金属の匂いと錆の粉が空気を満たす廃墟の迷路を、俺とカナメは慎重に進んでいた。
ここはかつて、何千という機械が動き、人間の文明を支えていた場所。
今はただの、死んだ世界の残りかすだ。
「足音、消せ」
カナメが小さく言う。少年らしからぬ声で、無駄なく、冷たく。
「……了解」
俺はアサルトライフルを肩に構え、周囲を警戒した。
そして――聞こえた。
金属が地面を叩く、鈍く重い音。
「来るぞ」
カナメの声と同時に、廃墟の奥から、それは現れた。
赤黒い装甲。鋼鉄の外殻。
まるで西洋の騎士を思わせるフォルムと威圧感。
肩には紋章のような模様。剣と盾が一体となった腕。
そいつは、どこか“美しさ”すら感じさせる、異形のロボットだった。
そして……それは、喋った。
「……ようやく来たか、人間どもよ」
俺とカナメは同時に息をのんだ。
こいつは、ただの暴走ロボットなんかじゃない。
「言葉を……話してる……」
「貴様らがここまで来るとは思わなかった。だが、ここで終わりだ」
その声には、機械音に混じって“憎悪”があった。
それも、深く静かで、研ぎ澄まされた怒り。
「こいつが……ラスボスかよ……」
思わず、俺の喉から言葉が漏れた。
「我はM-08。かつて人間と並び立った……騎士」
機械の目が、赤く光る。
「だが人間は我を裏切り、騙し、見捨てた。今こそ、その報いを受ける時だ」
カナメが、剣に手をかけた。
「問答無用か!?」
俺は声を張るが、手のひらには汗がにじむ。
その瞬間、騎士が地面を踏みしめた。
ドンッ!――
空気が割れた。
騎士の剣が一閃し、カナメが後方へ吹き飛ぶ。
俺も慌てて物陰に飛び込んだ。
「カナメ! 無事か!?」
「……まだ戦える」
息を切らせながらも、少年の声は冷静だった。
「我が剣は、人間の罪を裁く刃」
騎士はゆっくりと俺たちに迫ってくる。
俺は震える指で引き金を引いた。
銃声が鳴る。

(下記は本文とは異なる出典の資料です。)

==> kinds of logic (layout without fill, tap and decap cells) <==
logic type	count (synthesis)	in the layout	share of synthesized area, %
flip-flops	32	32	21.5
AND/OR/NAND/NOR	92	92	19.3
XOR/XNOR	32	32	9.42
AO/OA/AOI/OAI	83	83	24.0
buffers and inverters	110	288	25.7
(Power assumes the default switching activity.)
## config.mk

```make
export PLATFORM = sky130hd
export DESIGN_NAME = insn_fetch_top
export DESIGN_NICKNAME = d
export VERILOG_FILES = /design/src/common/fetch_pkg.sv /design/src/common/isa_pkg.sv /design/src/common/prefetch_if.sv /design/src/hw/insn_fetch/insn_fetch_top.sv /design/src/hw/insn_fetch/fetch_resp_stage.sv /design/src/hw/insn_fetch/prefetch_ctrl.sv /design/src/hw/insn_intg_check.sv
export VERILOG_INCLUDE_DIRS = /design/src /design/src/common
export SDC_FILE = /design/constraint.sdc
export NUM_CORES = 1
export LEC_CHECK = 0
export BUFFER_PORTS_ARGS = -buffer_cell sky130_fd_sc_hd__buf_4
export CORE_MARGIN = 4
export CORE_UTILIZATION = 49
export DETAILED_ROUTE_END_ITERATION = 10
export HOLD_SLACK_MARGIN = 0.03
export PLACE_DENSITY = 0.89
export SETUP_SLACK_MARGIN = 0.5
export SYNTH_ARGS = -nofsm -noshare
export SYNTH_HDL_FRONTEND = slang
export SYNTH_SLANG_ARGS = --single-unit
export TNS_END_PERCENT = 20
```

## constraint.sdc

```tcl
create_clock -name clk_i -period 3.79 [get_ports clk_i]
set_clock_uncertainty 0.1 [all_clocks]
set_input_delay 0.5685 -clock clk_i [delete_from_list [all_inputs] [get_ports clk_i]]
set_output_delay 0.5685 -clock clk_i [all_outputs]
set_load 0.02 [all_outputs]
```
File: config.mk
export PLATFORM = sky130hd
export DESIGN_NAME = load_unit_top
export DESIGN_NICKNAME = d
export VERILOG_FILES = /design/src/rtl/load_unit_pkg.sv /design/src/rtl/load_issue_ctrl.sv /design/src/rtl/load_buffer.sv /design/src/rtl/load_result_align.sv /design/src/rtl/load_unit_top.sv
export VERILOG_INCLUDE_DIRS = /design/src /design/src/include
export SDC_FILE = /design/constraint.sdc
export NUM_CORES = 1
export LEC_CHECK = 0
export BUFFER_PORTS_ARGS = -buffer_cell sky130_fd_sc_hd__buf_2
export CAP_MARGIN = 20
export CORE_MARGIN = 2
export CORE_UTILIZATION = 40
export CTS_CLUSTER_SIZE = 24
export DETAILED_ROUTE_END_ITERATION = 8
export MAX_ROUTING_LAYER = met4
export PLACE_DENSITY_LB_ADDON = 0.05
export SLEW_MARGIN = 20
export SYNTH_ARGS = -nofsm -noshare
export SYNTH_HDL_FRONTEND = slang
export SYNTH_SLANG_ARGS = --single-unit
File: constraint.sdc
create_clock -name clk_i -period 3.85 [get_ports clk_i]
set_input_delay 0.385 -clock clk_i [delete_from_list [all_inputs] [get_ports clk_i]]
set_output_delay 0.385 -clock clk_i [all_outputs]
set_load 0.1 [all_outputs]
<file path="src/include/lru_config.svh">
`ifndef LRU_CONFIG_SVH
`define LRU_CONFIG_SVH

//============================================================
// uTLB replacement geometry
//============================================================

// Entries in the micro-TLB
`define LRU_ENTRY_NUM 32

// Bits needed to name one entry
`define LRU_IDX_W 5

// Internal nodes of the binary tree, one less than entries
`define LRU_TREE_W 31

`endif

</file>
<file path="src/hdl/lru_geom_pkg.sv">
`include "lru_config.svh"

package lru_geom_pkg;

  //============================================================
  // Entry and tree shapes
  //============================================================

  // Entry number
  typedef logic [`LRU_IDX_W-1:0] entry_idx_t;

  // One bit per entry, for hit, valid and one-hot ref vectors
  typedef logic [`LRU_ENTRY_NUM-1:0] entry_vec_t;

  // Node bits in heap order
  // children of node n sit at 2n+1 (left) and 2n+2 (right)
  typedef logic [`LRU_TREE_W-1:0] plru_tree_t;

endpackage

</file>
<file path="src/hdl/lru_op_pkg.sv">
package lru_op_pkg;

  //============================================================
  // Tree update requests
  //============================================================

  // One update per cycle at most
  typedef enum logic [1:0]
  {
    LRU_UPDT_NONE   = 2'd0,
    // Read hit on an existing entry
    LRU_UPDT_READ   = 2'd1,
    // Entry rewritten by a refill
    LRU_UPDT_REFILL = 2'd2
  } lru_updt_op_t;

endpackage

</file>
<file path="src/hdl/utlb_lru_req_decode.sv">
`timescale 1ns/1ps
`include "lru_config.svh"

module utlb_lru_req_decode
(
  input  lru_geom_pkg::entry_vec_t   i_read_hit,
  input  logic                       i_read_hit_vld,
  input  logic                       i_refill_vld,
  input  lru_geom_pkg::entry_idx_t   i_refill_idx,
  output lru_op_pkg::lru_updt_op_t   o_updt_op,
  output lru_geom_pkg::entry_idx_t   o_updt_idx
);

  import lru_geom_pkg::*;
  import lru_op_pkg::*;

  entry_idx_t hit_idx;
  logic       hit_any;

  //============================================================
  // Hit vector encode
  //============================================================

  // Lowest set bit wins, scan runs downward so it lands last
  always_comb
  begin
    integer i;
    hit_idx = '0;
    for (i = `LRU_ENTRY_NUM - 1; i >= 0; i--)
    begin
      if (i_read_hit[i])
      begin
        hit_idx = entry_idx_t'(i);
      end
    end
  end

  assign hit_any = |i_read_hit;

  //============================================================
  // Opcode select
  //============================================================

  // Read hit beats a refill write in the same cycle
  always_comb
  begin
    if (i_read_hit_vld && hit_any)
    begin
      o_updt_op  = LRU_UPDT_READ;
      o_updt_idx = hit_idx;
    end
    else if (i_refill_vld)
    begin
      o_updt_op  = LRU_UPDT_REFILL;
      o_updt_idx = i_refill_idx;
    end
    else
    begin
      o_updt_op  = LRU_UPDT_NONE;
      o_updt_idx = i_refill_idx;
    end
  end

endmodule

</file>
<file path="src/hdl/utlb_plru_top.sv">
`timescale 1ns/1ps

module utlb_plru_top
(
  input  logic                       lru_clk,
  input  logic                       cpurst_b,
  input  lru_geom_pkg::entry_vec_t   i_entry_vld,
  input  lru_geom_pkg::entry_vec_t   i_read_hit,
  input  logic                       i_read_hit_vld,
  input  logic                       i_refill_on,
  input  logic                       i_refill_vld,
  output lru_geom_pkg::entry_vec_t   o_ref_num
);

  import lru_geom_pkg::*;
  import lru_op_pkg::*;

  lru_updt_op_t updt_op;
  entry_idx_t   updt_idx;
  entry_idx_t   victim_idx;
  entry_idx_t   refill_idx;

  //============================================================
  // Request decode
  //============================================================

  utlb_lru_req_decode u_req_decode
  (
    .i_read_hit     (i_read_hit),
    .i_read_hit_vld (i_read_hit_vld),
    .i_refill_vld   (i_refill_vld),
    .i_refill_idx   (refill_idx),
    .o_updt_op      (updt_op),
    .o_updt_idx     (updt_idx)
  );

  //============================================================
  // Tree state
  //============================================================

  utlb_plru_tree u_plru_tree
  (
    .lru_clk      (lru_clk),
    .cpurst_b     (cpurst_b),
    .i_updt_op    (updt_op),
    .i_updt_idx   (updt_idx),
    .o_victim_idx (victim_idx)
  );

  //============================================================
  // Refill selection
  //============================================================

  utlb_refill_sel u_refill_sel
  (
    .lru_clk      (lru_clk),
    .cpurst_b     (cpurst_b),
    .i_entry_vld  (i_entry_vld),
    .i_victim_idx (victim_idx),
    .i_refill_on  (i_refill_on),
    .o_refill_idx (refill_idx),
    .o_ref_num    (o_ref_num)
  );

endmodule

</file>
<file path="src/hdl/utlb_plru_tree.sv">
`timescale 1ns/1ps
`include "lru_config.svh"

module utlb_plru_tree
(
  input  logic                       lru_clk,
  input  logic                       cpurst_b,
  input  lru_op_pkg::lru_updt_op_t   i_updt_op,
  input  lru_geom_pkg::entry_idx_t   i_updt_idx,
  output lru_geom_pkg::entry_idx_t   o_victim_idx
);

  import lru_geom_pkg::*;
  import lru_op_pkg::*;

  //                    node 0
  //                   /      \
  //              node 1      node 2
  //             /    \       /    \
  //            3      4     5      6
  //           ...  five levels  ...
  //          15 .......................  30
  //
  // Bit 1 means the right subtree is the older one

  plru_tree_t tree_q;
  plru_tree_t tree_nxt;
  entry_idx_t victim_idx;

  //============================================================
  // Path update
  //============================================================

  // Each node on the accessed path points away from the entry
  always_comb
  begin
    integer d;
    integer node;
    logic   go_right;
    tree_nxt = tree_q;
    node     = 0;
    for (d = 0; d < `LRU_IDX_W; d++)
    begin
      go_right       = i_updt_idx[`LRU_IDX_W-1-d];
      tree_nxt[node] = ~go_right;
      node           = 2 * node + 1 + int'(go_right);
    end
  end

  always_ff @(posedge lru_clk or negedge cpurst_b)
  begin
    if (!cpurst_b)
    begin
      tree_q <= '0;
    end
    else if (i_updt_op != LRU_UPDT_NONE)
    begin
      tree_q <= tree_nxt;
    end
  end

  //============================================================
  // Victim walk
  //============================================================

  // Follow the stored bits from the root, MSB of the index first
  always_comb
  begin
    integer d;
    integer node;
    logic   go_right;
    victim_idx = '0;
    node       = 0;
    for (d = 0; d < `LRU_IDX_W; d++)
    begin
      go_right                         = tree_q[node];
      victim_idx[`LRU_IDX_W-1-d]       = go_right;
      node                             = 2 * node + 1 + int'(go_right);
    end
  end

  assign o_victim_idx = victim_idx;

endmodule

</file>
<file path="src/hdl/utlb_refill_sel.sv">
`timescale 1ns/1ps
`include "lru_config.svh"

module utlb_refill_sel
(
  input  logic                       lru_clk,
  input  logic                       cpurst_b,
  input  lru_geom_pkg::entry_vec_t   i_entry_vld,
  input  lru_geom_pkg::entry_idx_t   i_victim_idx,
  input  logic                       i_refill_on,
  output lru_geom_pkg::entry_idx_t   o_refill_idx,
  output lru_geom_pkg::entry_vec_t   o_ref_num
);

  import lru_geom_pkg::*;

  entry_idx_t free_idx;
  entry_idx_t write_idx;
  entry_idx_t refill_idx_q;

  //============================================================
  // Refill entry choice
  //============================================================

  // Lowest invalid entry first
  always_comb
  begin
    integer i;
    free_idx = '0;
    for (i = `LRU_ENTRY_NUM - 1; i >= 0; i--)
    begin
      if (!i_entry_vld[i])
      begin
        free_idx = entry_idx_t'(i);
      end
    end
  end

  // Full table falls back to the tree victim
  assign write_idx = (&i_entry_vld) ? i_victim_idx : free_idx;

  always_ff @(posedge lru_clk or negedge cpurst_b)
  begin
    if (!cpurst_b)
    begin
      refill_idx_q <= '0;
    end
    else if (i_refill_on)
    begin
      refill_idx_q <= write_idx;
    end
  end

  assign o_refill_idx = refill_idx_q;

  // One-hot form for the uTLB write enables
  assign o_ref_num = entry_vec_t'(1) << refill_idx_q;

endmodule

</file>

だが、弾は奴の装甲に弾かれていく。
「くそ……こいつ、マジでやばい……」
「退かないぞ、ユウト。前に出る」
カナメが立ち上がり、剣を構えた。
「お、おう……前衛は任せたぞ……っ!」
煙幕弾を投げ、俺は必死に援護射撃を開始した。
鉄と火花、銃声と剣撃。すべてが重く、響く。
「これが……本当に最後の敵なら、ここで終わらせる!」
――そう信じてた。
けど、それはまだ、“始まり”だったんだ。